One thing is certain: when all is said and done, the world will never be the same again.
“In the worst case scenario, global economy could contract by 0.9% in 2020” -DESA
Faced by the current scenario, every sector will see large scale changes, unprecedented by what we’ve seen in recent times. If we talk about the eCommerce industry, in particular, the exact degree and nature of change is ambiguous.
This article will cover:
- Coronavirus Impact on Consumer Shopping Behaviour
- Latest eCommerce Industry Trends & What they Mean
- Overall Takeaways from the Above Data
- Supply Chain Issues and Inventory Shortages
- What do Experts Say about the Future?
- Ways to Protect your Business During Covid-19
Coronavirus Impact on Consumer Shopping Behaviour
If you’re following the news closely, you might have come across the term ‘panic buying‘ by now. When cases in Italy surged dramatically, the country was put under lockdown. This sent a ripple of panic across the globe.
People realized that this could well enough be the future of their own country. When WHO declared Coronavirus a pandemic, everyone started stockpiling essentials.
There were news reports of department stores running out of toilet paper, sanitizers, masks and essential food items like bread. Retailers and eCommerce stores alike reported a hike in demand during the early days (Jan to Feb 2020) of the pandemic.
With more and more people avoiding public market places and turning to online shopping, you would expect the eCommerce industry to triple its sales and revenue. But sadly, it’s complicated.
With cases topping 1 million, and 100+ countries under lockdown, the demand for non-essential commodities has seen a sharp decline. Pay cuts and job losses are forcing people to limit discretionary shopping. They are instead spending more than usual on essential items, fearing that the stocks might run out.

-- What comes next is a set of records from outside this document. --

==> src/jdsv_pkg.sv <==
`timescale 1ns / 1ps
// ----------------------------------------------------------------------------
// jdsv_pkg: shared types and helpers for the Jalali date string validator
// Character codes, calendar limits, parser state type and small functions
// used by the parser and the result stage.
// ----------------------------------------------------------------------------
package jdsv_pkg;

  localparam int unsigned YEAR_WIDTH_DEF = 16;

  localparam logic [7:0] CHAR_SLASH = 8'h2F;
  localparam logic [7:0] CHAR_ZERO  = 8'h30;
  localparam logic [7:0] CHAR_NINE  = 8'h39;

  localparam logic [6:0]  FIELD_MAX   = 7'd99;
  localparam logic [5:0]  LEAP_CYCLE  = 6'd33;
  localparam logic [6:0]  MONTH_LAST  = 7'd12;
  localparam logic [6:0]  MONTH_SHORT = 7'd7;
  localparam logic [6:0]  DAYS_LONG   = 7'd31;
  localparam logic [6:0]  DAYS_MID    = 7'd30;
  localparam logic [6:0]  DAYS_SHORT  = 7'd29;
  localparam logic [32:0] YEAR_OUT_MAX = 33'd65535;

  localparam logic [1:0] SLASH_DAY   = 2'd0;
  localparam logic [1:0] SLASH_MONTH = 2'd1;
  localparam logic [1:0] SLASH_YEAR  = 2'd2;
  localparam logic [1:0] SLASH_EXTRA = 2'd3;

  // Parser control and short fields; the year accumulator is kept apart
  // because its width follows a module parameter.
  typedef struct packed {
    logic [1:0] slash_seen;
    logic       prev_slash;
    logic       at_start;
    logic       bad_flag;
    logic [6:0] day_acc;
    logic [6:0] month_acc;
    logic [5:0] year_residue;
  } jdsv_state_t;

  localparam jdsv_state_t STATE_START = '{
    slash_seen:   SLASH_DAY,
    prev_slash:   1'b0,
    at_start:     1'b1,
    bad_flag:     1'b0,
    day_acc:      7'd0,
    month_acc:    7'd0,
    year_residue: 6'd0
  };

  // acc * 10 + digit, clipped at 99.
  function automatic logic [6:0] sat99(input logic [6:0] acc, input logic [3:0] dig);
    logic [10:0] v;
    v = 11'(acc) * 11'd10 + 11'(dig);
    return (v > 11'(FIELD_MAX)) ? FIELD_MAX : v[6:0];
  endfunction

  // (res * 10 + digit) mod 33 for res below 33. The quotient comes from a
  // multiply by 497 / 2^14, which is exact for values below 330.
  function automatic logic [5:0] mod33_step(input logic [5:0] res, input logic [3:0] dig);
    logic [8:0]  v;
    logic [17:0] prod;
    logic [3:0]  q;
    logic [8:0]  r;
    v    = 9'(res) * 9'd10 + 9'(dig);
    prod = 18'(v) * 18'd497;
    q    = prod[17:14];
    r    = v - 9'(q) * 9'(LEAP_CYCLE);
    return r[5:0];
  endfunction

  function automatic logic is_leap(input logic [5:0] r);
    logic leap;
    unique case (r)
      6'd1, 6'd5, 6'd9, 6'd13, 6'd17, 6'd22, 6'd26, 6'd30: leap = 1'b1;
      default: leap = 1'b0;
    endcase
    return leap;
  endfunction

  function automatic logic [6:0] month_days(input logic [6:0] m, input logic leap);
    logic [6:0] d;
    priority if (m < MONTH_SHORT) begin
      d = DAYS_LONG;
    end else if (m < MONTH_LAST) begin
      d = DAYS_MID;
    end else if (m == MONTH_LAST) begin
      d = leap ? DAYS_MID : DAYS_SHORT;
    end else begin
      d = 7'd0;
    end
    return d;
  endfunction

endpackage

==> src/jdsv_parser.sv <==
`timescale 1ns / 1ps
// ----------------------------------------------------------------------------
// jdsv_parser: per-character parser state for the date validator
// Holds slash count, error flag and field accumulators, and presents the
// state as it stands after the character being accepted.
// ----------------------------------------------------------------------------
module jdsv_parser
  import jdsv_pkg::*;
#(
  parameter int unsigned YEAR_WIDTH = YEAR_WIDTH_DEF
) (
  input  logic                  clk,
  input  logic                  rst_n,
  input  logic                  accept,
  input  logic [7:0]            char_code,
  input  logic                  last_char,
  output jdsv_state_t           upd_state,
  output logic [YEAR_WIDTH-1:0] upd_year
);

  jdsv_state_t           state_r;
  logic [YEAR_WIDTH-1:0] year_r;

  logic                  is_slash;
  logic                  is_digit;
  logic [3:0]            digit;
  logic [YEAR_WIDTH+3:0] year_mul;

  assign is_slash = (char_code == CHAR_SLASH);
  assign is_digit = (char_code >= CHAR_ZERO) && (char_code <= CHAR_NINE);
  assign digit    = 4'(char_code - CHAR_ZERO);
  assign year_mul = (YEAR_WIDTH+4)'(year_r) * (YEAR_WIDTH+4)'(10) + (YEAR_WIDTH+4)'(digit);

  always_comb begin
    upd_state = state_r;
    upd_year  = year_r;
    if (is_slash) begin
      if (state_r.at_start || state_r.prev_slash || last_char) begin
        upd_state.bad_flag = 1'b1;
      end
      if (state_r.slash_seen != SLASH_EXTRA) begin
        upd_state.slash_seen = state_r.slash_seen + 2'd1;
      end
      upd_state.prev_slash = 1'b1;
    end else if (is_digit) begin
      unique case (state_r.slash_seen)
        SLASH_DAY:   upd_state.day_acc   = sat99(state_r.day_acc, digit);
        SLASH_MONTH: upd_state.month_acc = sat99(state_r.month_acc, digit);
        SLASH_YEAR: begin
          // Any bit above the year width means the field overflowed.
          if (year_mul[YEAR_WIDTH+3:YEAR_WIDTH] != 4'd0) begin
            upd_year           = '1;
            upd_state.bad_flag = 1'b1;
          end else begin
            upd_year = year_mul[YEAR_WIDTH-1:0];
          end
          upd_state.year_residue = mod33_step(state_r.year_residue, digit);
        end
        default: ;
      endcase
      upd_state.prev_slash = 1'b0;
    end else begin
      upd_state.bad_flag   = 1'b1;
      upd_state.prev_slash = 1'b0;
    end
    upd_state.at_start = 1'b0;
  end

  always_ff @(posedge clk) begin
    if (!rst_n) begin
      state_r <= STATE_START;
      year_r  <= '0;
    end else if (accept) begin
      if (last_char) begin
        state_r <= STATE_START;
        year_r  <= '0;
      end else begin
        state_r <= upd_state;
        year_r  <= upd_year;
      end
    end
  end

endmodule

==> src/jalali_date_string_validator.sv <==
`timescale 1ns / 1ps
// ----------------------------------------------------------------------------
// jalali_date_string_validator: day/month/year Solar Hijri date checker
// Parses a date string one character per transaction and, on the last
// character, reports validity, the leap flag and the parsed fields.
// ----------------------------------------------------------------------------
//
//  Channel | Direction | tdata fields (low bit up)               | Side band
//  --------+-----------+-----------------------------------------+-----------
//  in_     | slave     | char_code[7:0]                          | tlast = last_char
//  out_    | master    | date_ok, leap_year, day_value[6:0],     | none
//          |           | month_value[6:0], year_value[15:0]      |
//
// One character is accepted per cycle while in_tready is high. The parser
// state and the result for a last character are both registered at the
// accept edge, in the parser state and the output register.
// The single output register sets the stall behavior: in_tready is low only
// while a result is held and out_tready is low.
// Reset (rst_n low, synchronous) returns the parser to the start of a string
// and empties the output register.
// Characters that are not the last one produce no result transaction.
// ----------------------------------------------------------------------------
module jalali_date_string_validator
  import jdsv_pkg::*;
#(
  parameter int unsigned YEAR_WIDTH = YEAR_WIDTH_DEF
) (
  input  logic        clk,
  input  logic        rst_n,
  input  logic        in_tvalid,
  output logic        in_tready,
  input  logic [7:0]  in_tdata,   // [7:0] char_code
  input  logic        in_tlast,
  output logic        out_tvalid,
  input  logic        out_tready,
  output logic [31:0] out_tdata   // [0] date_ok, [1] leap_year, [8:2] day_value,
                                  // [15:9] month_value, [31:16] year_value
);

  logic                  in_accept;
  jdsv_state_t           upd_state;
  logic [YEAR_WIDTH-1:0] upd_year;

  logic        out_valid_r, out_valid_nxt;
  logic [31:0] out_data_r, out_data_nxt;

  logic        leap;
  logic        month_ok;
  logic        day_ok;
  logic        date_ok;
  logic [32:0] year_ext;
  logic [15:0] year_out;

  // The output register frees up in the same cycle it is drained.
  assign in_tready = !out_valid_r || out_tready;
  assign in_accept = in_tvalid && in_tready;

  jdsv_parser #(
    .YEAR_WIDTH (YEAR_WIDTH)
  ) u_parser (
    .clk       (clk),
    .rst_n     (rst_n),
    .accept    (in_accept),
    .char_code (in_tdata),
    .last_char (in_tlast),
    .upd_state (upd_state),
    .upd_year  (upd_year)
  );

  // Final judgement works on the state as it stands after the last character.
  assign leap     = is_leap(upd_state.year_residue);
  assign month_ok = (upd_state.month_acc != 7'd0) && (upd_state.month_acc <= MONTH_LAST);
  assign day_ok   = (upd_state.day_acc != 7'd0) &&
                    (upd_state.day_acc <= month_days(upd_state.month_acc, leap));
  assign date_ok  = !upd_state.bad_flag && (upd_state.slash_seen == SLASH_YEAR) &&
                    month_ok && day_ok;

  // The reported year is clipped to 16 bits whatever the accumulator width.
  assign year_ext = 33'(upd_year);
  assign year_out = (year_ext > YEAR_OUT_MAX) ? YEAR_OUT_MAX[15:0] : year_ext[15:0];

  always_comb begin
    out_valid_nxt = out_valid_r && !out_tready;
    out_data_nxt  = out_data_r;
    if (in_accept && in_tlast) begin
      out_valid_nxt = 1'b1;
      out_data_nxt  = {year_out, upd_state.month_acc, upd_state.day_acc, leap, date_ok};
    end
  end

  always_ff @(posedge clk) begin
    if (!rst_n) begin
      out_valid_r <= 1'b0;
    end else begin
      out_valid_r <= out_valid_nxt;
    end
  end

  always_ff @(posedge clk) begin
    out_data_r <= out_data_nxt;
  end

  assign out_tvalid = out_valid_r;
  assign out_tdata  = out_data_r;

endmodule

==> config.mk <==
export PLATFORM = sky130hd
export DESIGN_NAME = jalali_date_string_validator
export DESIGN_NICKNAME = d
export VERILOG_FILES = /design/src/jdsv_pkg.sv /design/src/jdsv_parser.sv /design/src/jalali_date_string_validator.sv
export SDC_FILE = /design/constraint.sdc
export NUM_CORES = 1
export LEC_CHECK = 0
export BUFFER_PORTS_ARGS = -buffer_cell sky130_fd_sc_hd__buf_4
export CORE_MARGIN = 5
export CORE_UTILIZATION = 60
export DETAILED_ROUTE_END_ITERATION = 8
export PLACE_DENSITY = 0.8
export REMOVE_ABC_BUFFERS = 1
export SYNTH_ARGS = -nofsm -noshare
export SYNTH_HDL_FRONTEND = slang
export SYNTH_SLANG_ARGS = --single-unit
export TNS_END_PERCENT = 100
==> constraint.sdc <==
create_clock -name clk -period 22.7 [get_ports clk]
set_input_delay 5.675 -clock clk [delete_from_list [all_inputs] [get_ports clk]]
set_output_delay 5.675 -clock clk [all_outputs]
set_load 0.02 [all_outputs]
* Word level (Yosys, flattened, before mapping)
Memory sizes are Yosys's and may differ from the RTL's.
Index checks and enable logic that the tools add are counted.
Widths: inputs -> output; s select.
** Cells by class
- Multiplexer cells :: 27
- Magnitude comparators :: 9
- $add $sub $neg :: 7
- Multipliers :: 6
- Reductions and logical operators :: 19
- Equality and inequality tests :: 6
** Operators with widths (number)
- $mux 16 :: 5
- $mux 20 :: 2
- $mux 7 :: 4
- $mux 25 :: 1
- $add 11x4->11 :: 2
- $gt 11x7->1 const B :: 2
- $add 20x4->20 :: 1
- $mul 7x3->10 const B :: 2
- $mul 16x3->19 const B :: 1
- $mul 9x9->18 const B :: 1
- $gt 16x16->1 const B :: 1
- $mux 5 :: 3
- $reduce_bool 7->1 :: 2
- $add 9x4->9 :: 1
- $logic_and 1x1->1 :: 9
- $eq 8x6->1 const B :: 1
- $ge 8x6->1 const B :: 1
- $le 8x6->1 const B :: 1
- $mul 6x3->8 const B :: 1
- $mux 1 :: 8
- $eq 7x4->1 const B :: 1
- $le 7x4->1 const B :: 1
- $le 7x7->1 :: 1
- $lt 7x3->1 const B :: 1
- 14 further kinds :: 21
** Storage, ports and cells
- Logic and storage cells :: 86
- Register bits :: 74
- ROM bits :: 32
- Memories kept :: 1
- Output and inout bits :: 34
** Memory list
- (name not given) :: depth 32, bits a word 1, rd ports 1, clocked after Yosys merged registers in 0, write ports 0, RTL line jdsv_pkg.sv:74 : unique case (r)

* Logic depth before layout (Yosys ltp)
An unclocked memory read counts as a cell.
- Depth after elaboration :: 17
- Depth in mapped cells :: 44
- Depth with buffers taken out :: 44

* Hierarchy
From an unflattened synthesis, not the netlist that was laid out.
** Second synthesis, totals
- Cells, all modules :: 779
- Area, all modules :: 7357.1 um^2
** By module, submodules not included
- jdsv_parser :: area an instance 6094.6 um^2, sequential area each 820.8 um^2, cells an instance 706, instances 1
- jalali_date_string_validator :: area an instance 1262.5 um^2, sequential area each 980.9 um^2, cells an instance 73, instances 1

* Least setup slack after synthesis
No wires, ideal clock.
- Kind :: input-to-reg
- Start point :: input in_tdata[1]
- End point :: register out_data_r[0] (netlist: out_tdata[0]) (data pin)
- Stages on the path :: 38
- Data arrival time :: 13.796 ns
- Path buffers :: 0
- Setup time :: 0.190 ns
- Path slack :: 8.714 ns
- Path through :: ha_1 -> inv_1 -> fa_1 -> xnor2_1 -> inv_1 -> fa_1 -> fa_1 -> fa_1 -> fa_1 -> inv_1 -> ha_1 -> nor3_1 -> o21ai_0 -> a2111oi_0 -> nor3_1 -> ha_1 -> fa_1 -> inv_1 -> [... 2 more ...] -> a21oi_1 -> xnor2_1 -> o21ai_0 -> or3_1 -> a21o_1 -> o32ai_1 -> a21o_1 -> nand2_1 -> ha_1 -> nor2b_1 -> o21a_1 -> o21ai_0 -> nand2b_1 -> a21oi_1 -> a31oi_1 -> nor4_1 -> o311ai_1 -> a2111oi_2
** On the way
- Cells in the longest elaborated chain, start to end :: 17
- Elaborated cells between the ends (all ways) :: 47
** Ends and longest elaborated chain
- start, declared :: RTL line jalali_date_string_validator.sv:32 : input logic [7:0] in_tdata,
- $sub 4x1->4 :: RTL line jdsv_parser.sv:31 : assign digit = 4'(char_code - CHAR_ZERO);
- $add 9x4->9 :: RTL line jdsv_pkg.sv:65 : v = 9'(res) * 9'd10 + 9'(dig);
- $mul 9x9->18 :: RTL line jdsv_pkg.sv:66 : prod = 18'(v) * 18'd497;
- $mul 4x6->6 :: RTL line jdsv_pkg.sv:68 : r = v - 9'(q) * 9'(LEAP_CYCLE);
- $sub 6x6->6 :: RTL line jdsv_pkg.sv:68
- $mux 6 :: RTL line jdsv_parser.sv:46 : unique case (state_r.slash_seen)
- $mux 20 :: RTL line jdsv_parser.sv:45 : end else if (is_digit) begin
- $mux 20 * :: RTL line jdsv_parser.sv:37 : if (is_slash) begin
- [... 2 more ...]
- via leap :: RTL line jalali_date_string_validator.sv:47 : logic leap;
- $mux 2 * :: RTL line jdsv_pkg.sv:88 : d = leap ? DAYS_MID : DAYS_SHORT;
- $mux 5 * :: RTL line jdsv_pkg.sv:87 : end else if (m == MONTH_LAST) begin
- $mux 5 * :: RTL line jdsv_pkg.sv:85 : end else if (m < MONTH_LAST) begin
- $mux 5 * :: RTL line jdsv_pkg.sv:83 : priority if (m < MONTH_SHORT) begin
- $le 7x7->1 * :: RTL line jalali_date_string_validator.sv:74 : (upd_state.day_acc <= month_days(upd_state.month_acc, leap));
- $logic_and 1x1->1 * :: RTL line jalali_date_string_validator.sv:73 : assign day_ok = (upd_state.day_acc != 7'd0) &&
- $logic_and 1x1->1 * :: RTL line jalali_date_string_validator.sv:76 : month_ok && day_ok;
- via date_ok :: RTL line jalali_date_string_validator.sv:50 : logic date_ok;
- end signal, assigned :: RTL line jalali_date_string_validator.sv:100 : out_data_r <= out_data_nxt;
- end, declared :: RTL line jalali_date_string_validator.sv:45 : logic [31:0] out_data_r, out_data_nxt;
The timed path passes the listed nets; every way through them passes the cells marked *.
A chain may end at the register's enable or synchronous reset.

* Worst setup path in the final report
Same ends and word-level chain as after synthesis.

==> flow_summary.yaml <==
place:
  place.detailed.hpwl_um: 13080
  routability_driven_placement_congestion_ratio: 0.9450
  placement.io_buffers: 46
route:
  via_count: 5962
  detail_route.wl_per_cell_um: 17.05
  drt-initial-drc-count: 580
  postRouteWirelength_um: 16490
  ant_nets: 0
  drtPass1Iterations: 7
  final_routed_drc_violation_total: 0
  drt-vias-per-instance: 6.165
power:
  p_leak_nw: 3.922
  combPwrFrac_pct: 14.3
  switching_share_pct: 25.28
  design_power_total_mw: 0.3500
  cellInternalPower_mw: 0.2615
  clock_network_fraction_of_total_power_pct: 45.1
  power_frac_seq_pct: 40.6
  ir_worst_vdd_mv: 0.03063
  switching_component_of_the_power_mw: 0.08846
  power.density_nw_per_um2: 43.42
timing:
  timing.final.hold_violations: 0
  maximum_clock_rate_ghz: 0.06735
  unrepaired_setup_endpoints_after_global_routing: "false"
  timing.slew.headroom_pct: 21.59
  finalSetupViolations: 0
  fin_skew_ns: 0.009555
  setup_total_negative_slack_ns: 0
  tightestPinTransition_ns: 1.172
  post-route-period-util_pct: 65.41
  period_minus_slack_ns: 14.85
  timing_max_transition_violations_final: 0
logic_synthesis:
  muxShareOfSynthArea_pct: 0.5693
  synthArstFlopShare_pct: 0
  post-synth-top-count-cell: "sky130_fd_sc_hd__ha_1"
  yosys_warnings: 0
  synth_top_cell_by_area: "sky130_fd_sc_hd__ha_1"
  main_combinational_cell_family_by_area_after_synthesis: "adder cells"
  synthFlopType: "sky130_fd_sc_hd__dfxtp_1"
  post_synthesis_xor_xnor_area_fraction_pct: 7.090
  unique_masters_post_synth: 79
  syn_inst: 776
  synthesis.area_sq_um: 7253
  yosys.area_share.adder_pct: 27.84
  synth_top_cell_area_share_pct: 19.84
  seq_area_frac_synth_pct: 24.84
  yosys-top-cells-area: "sky130_fd_sc_hd__ha_1 (20%), sky130_fd_sc_hd__edfxtp_1 (13%), sky130_fd_sc_hd__dfxtp_1 (12%), sky130_fd_sc_hd__fa_1 (8.0%), sky130_fd_sc_hd__xnor2_1 (3.7%)"
  compound_gate_fraction_of_synth_area_pct: 19.96
  syn-mean-instance-area_sq_um: 9.347
  synth_simple_gate_area_share_pct: 15.37
  commonest_cells_in_the_netlist: "sky130_fd_sc_hd__ha_1 (115), sky130_fd_sc_hd__inv_1 (62), sky130_fd_sc_hd__nor2_1 (59)"
  synth-seq-cells: 74
  synth_edf_count: 32
floorplanning:
  io-pin-count: 47
  floorplan.initialDensity_pct: 60.89
  die_area_sq_um: 14390
  core_region_area_sq_um: 11910
  chipHeight_um: 120.0
  std_cell_rows: 40
  die_w_um: 120.0
critical_path:
  timing.critical_path.mode_cell: "sky130_fd_sc_hd__fa_1"
  critical_path_class: "primary input to register"
  cp_slowest_cell: "sky130_fd_sc_hd__fa_1"
  timing.critical_path.slowest_cell_delay_ns: 0.59
  worst-endpoint-required_ns: 22.84
  crit_fanout: 6
  kind_of_launch_point_of_the_worst_setup_path: "primary input"
  setup.worst_path.end_class: "register"
  worst_ep_arrival_time_ns: 14.99
clock_tree:
  htree_num_levels: 3
  cts_hold_repair.buffers: 0
  post_cts_buffers: 0
  worst_setup_hold_path_clk_slew_ns: 0.06
  cts_root_buffer: "sky130_fd_sc_hd__clkbuf_16"
  clock_sink_count: 74
  insertion_delay_ns: 0.34
  ctsResizeCount: 0
  cts_buffers: 9
  cts_tree: "built"
  cts_buffer_depth: 2
run:
  max_cap_violations: 0
global_route:
  grt_first_pass_wirelength_um: 27660
  grt_pass1_vias: 5996
  pin_count_of_the_biggest_net_entering_global_routing: 33
  track_usage_pct: 23.27
  grt_antenna_before_repair: 0
  overflow: 0
layout:
  nNetsFinal: 972
  fraction_of_final_layout_cells_sized_beyond_drive_strength_1_pct: 11.10
  area_growth_syn_to_layout_pct: 11.11
  antenna_cells: 0
  final_core_utilization_pct: 67.66
status:
  run_status: "finished, final reports clean"
hold_path:
  hold_path.class: "register to register"
[logic make-up (layout without fill, tap and decap cells)]
family | Yosys count | count (layout)
flops | 74 | 74
xor+xnor | 57 | 57
simple gates | 215 | 215
mux | 4 | 4
buf+inv | 82 | 126
fa+ha+maj | 144 | 144
compound gates | 200 | 200
[power by group through the flow]
stage          sequential, mW  combinational, mW  clock [mW]
2_1_floorplan           0.147             0.0308           0
3_3_place_gp            0.145             0.0468           0
3_5_place_dp            0.145             0.0503           0
4_1_cts                 0.142             0.0508       0.159
5_1_grt                 0.142             0.0575       0.165
6_report                0.142             0.0502       0.158
[worst paths after layout]
| check | from | to | slack, ns | cells after the start |
|---|---|---|---|---|
| worst max-delay path | in_tdata[1] | out_tdata[0]$_DFFE_PP_ | 7.85 | 39 |
| worst min-delay path | u_parser.state_r[21]$_SDFFE_PN1P_ | u_parser.state_r[21]$_SDFFE_PN1P_ | 0.47 | 1 |
| worst max register to register | u_parser.state_r[3]$_SDFFE_PN0P_ | out_tdata[0]$_DFFE_PP_ | 12.57 | 39 |
| worst min register to register | u_parser.state_r[21]$_SDFFE_PN1P_ | u_parser.state_r[21]$_SDFFE_PN1P_ | 0.47 | 1 |
[placed cells by master (no fill, tap or decap), drive strengths merged, types with 4 or more instances in the layout]
cell type  count
a22oi         19
a21oi         43
dfxtp         42
edfxtp        32
o22a           6
o21a           8
ha           115
nand2b         6
a31oi         18
xnor2         32
and3           8
a211oi         5
inv           64
nand4          6
xor2          25
a221o          6
nor2          60
and2          11
a22o           5
fa            29
or3            4
or2            9
nand2         34
a21o          32
nor3          22
nor3b          4
a311o          4
nand3         10
clkbuf        10
nor2b         25
o21ai         24
buf           48
[final cells by class]
| class | count | area (sq um) |
|---|---|---|
| clock inverters | 6 | 96.34 |
| fillers | 917 | 3852 |
| clock buffers | 10 | 239.0 |
| inverters | 62 | 232.7 |
| multi-input cells | 620 | 5145 |
| repair buffers | 48 | 360.3 |
| flip-flops and latches | 74 | 1802 |
| well taps | 147 | 183.9 |
[stage by stage]
step	area [sq um]	std cells	hold WS [ns]	setup slack (ns)
after floorplan	7172	756	0.4206	8.714
after global placement	7724	951	0.4296	7.833
after detailed placement	7724	951	0.4533	7.500
after CTS	8059	967	0.4650	7.827
after global routing	8059	967	0.4775	7.000
final	8059	967	0.4679	7.852
[flip-flops by register name (all words and copies together), names as in the netlist]
register          count
u_parser.year_r      16
out_tdata            32
u_parser.state_r     25
out_tvalid            1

This extra spending on essential items has put pressure on eCommerce, and e-tailers are having a hard time meeting consumer demand due to product shortages, low availability of delivery personnel, supply chain issues, and shipping problems.
Coronavirus Impact: Latest eCommerce Industry Trends & What they Mean
Coronavirus cases are still expected to soar, and it’s hard to say when we will see a decline.

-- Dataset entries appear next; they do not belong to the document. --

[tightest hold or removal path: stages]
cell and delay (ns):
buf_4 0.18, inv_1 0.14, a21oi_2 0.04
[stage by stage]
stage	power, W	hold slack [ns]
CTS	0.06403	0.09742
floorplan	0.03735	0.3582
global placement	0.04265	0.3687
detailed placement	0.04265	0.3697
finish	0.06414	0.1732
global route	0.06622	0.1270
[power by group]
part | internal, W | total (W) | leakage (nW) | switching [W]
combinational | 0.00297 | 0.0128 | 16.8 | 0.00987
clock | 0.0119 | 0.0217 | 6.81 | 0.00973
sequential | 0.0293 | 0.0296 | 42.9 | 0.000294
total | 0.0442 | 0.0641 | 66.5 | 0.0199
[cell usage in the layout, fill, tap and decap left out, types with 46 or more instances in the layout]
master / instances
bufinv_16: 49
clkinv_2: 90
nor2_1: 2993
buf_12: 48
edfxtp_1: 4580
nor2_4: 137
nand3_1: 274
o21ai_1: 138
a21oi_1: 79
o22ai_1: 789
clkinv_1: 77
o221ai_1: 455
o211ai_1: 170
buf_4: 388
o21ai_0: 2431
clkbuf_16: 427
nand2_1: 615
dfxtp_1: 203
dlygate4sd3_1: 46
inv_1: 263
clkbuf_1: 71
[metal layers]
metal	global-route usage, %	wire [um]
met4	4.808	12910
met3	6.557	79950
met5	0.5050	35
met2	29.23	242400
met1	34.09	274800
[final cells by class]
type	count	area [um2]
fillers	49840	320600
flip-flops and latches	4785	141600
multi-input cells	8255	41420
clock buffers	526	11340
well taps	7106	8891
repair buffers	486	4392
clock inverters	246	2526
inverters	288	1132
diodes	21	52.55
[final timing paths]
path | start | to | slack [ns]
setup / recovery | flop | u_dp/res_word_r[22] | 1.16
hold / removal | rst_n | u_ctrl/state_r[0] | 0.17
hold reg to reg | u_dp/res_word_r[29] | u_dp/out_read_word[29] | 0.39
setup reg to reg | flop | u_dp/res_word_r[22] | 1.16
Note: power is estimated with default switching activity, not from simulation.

Consumer behavior is still changing and countries are still adapting to the new paradigm, which is why it is hard to paint a clear picture of the exact impact as of now.
In this section, we’re going to see the trends eCommerce has seen in the past few months, and what it could mean:
1. Preliminary Data by Quantum Metric
Quantum metric released data reflecting retail industry trends for the period of Jan-Feb 2020.
- eCommerce businesses associated with brick and mortar retailers saw an average revenue weekly growth rate increase of 52%, followed by an 8.8% rise in conversion rates. This was based on 5 billion U.S. retailer website visits.
- However, the traffic online declined in mid-March.
- In February, there was a 108% increase in online orders, year-over-year. But average order value (AOV) declined by 31%.
The above data suggests that, the sudden uptick in online shopping was mainly because of two reasons:
- Brick and mortar stores were shutting down. With social distancing norms in place, people wanted to reduce human contact as much as possible.
- Industries were shutting down. Faced with the possibility of a complete lockdown, shoppers started buying on impulse, purchasing more of the same essential & cheaper items (hence the low AOV).
2. Data Compiled by Common Thread Collective for March 2020
The following is some insightful data compiled by Commonthread from various sources:
- Rakun intelligence found a 36% year on year increase in eCommerce spending in the US.
The above image shows that overall eCommerce spending has increased in the month of March. Most of this increase can be attributed to higher spending on groceries online.
- Data from ShipBob, monitoring 3000+ US merchants shows the following data across different segments:
The above data shows disparity among verticals. While the month-on-month sales in the Beauty sector have seen an increase in sales, Apparel and accessories have experienced a decline of 36.41%
This proves that while an increase in online food and beverage sales is obvious. When it comes to other sectors, consumer behavior is still unpredictable. Some sectors are seeing a sharp decline, but others seeing a rise in sales.
- The following graph talks about the over revenue increase in eCommerce in the US.
In this graph, the month of March has been divided into two parts- from 1st to 10th, before the country went into quarantine, and from 11th till 27th, after country was quarantined.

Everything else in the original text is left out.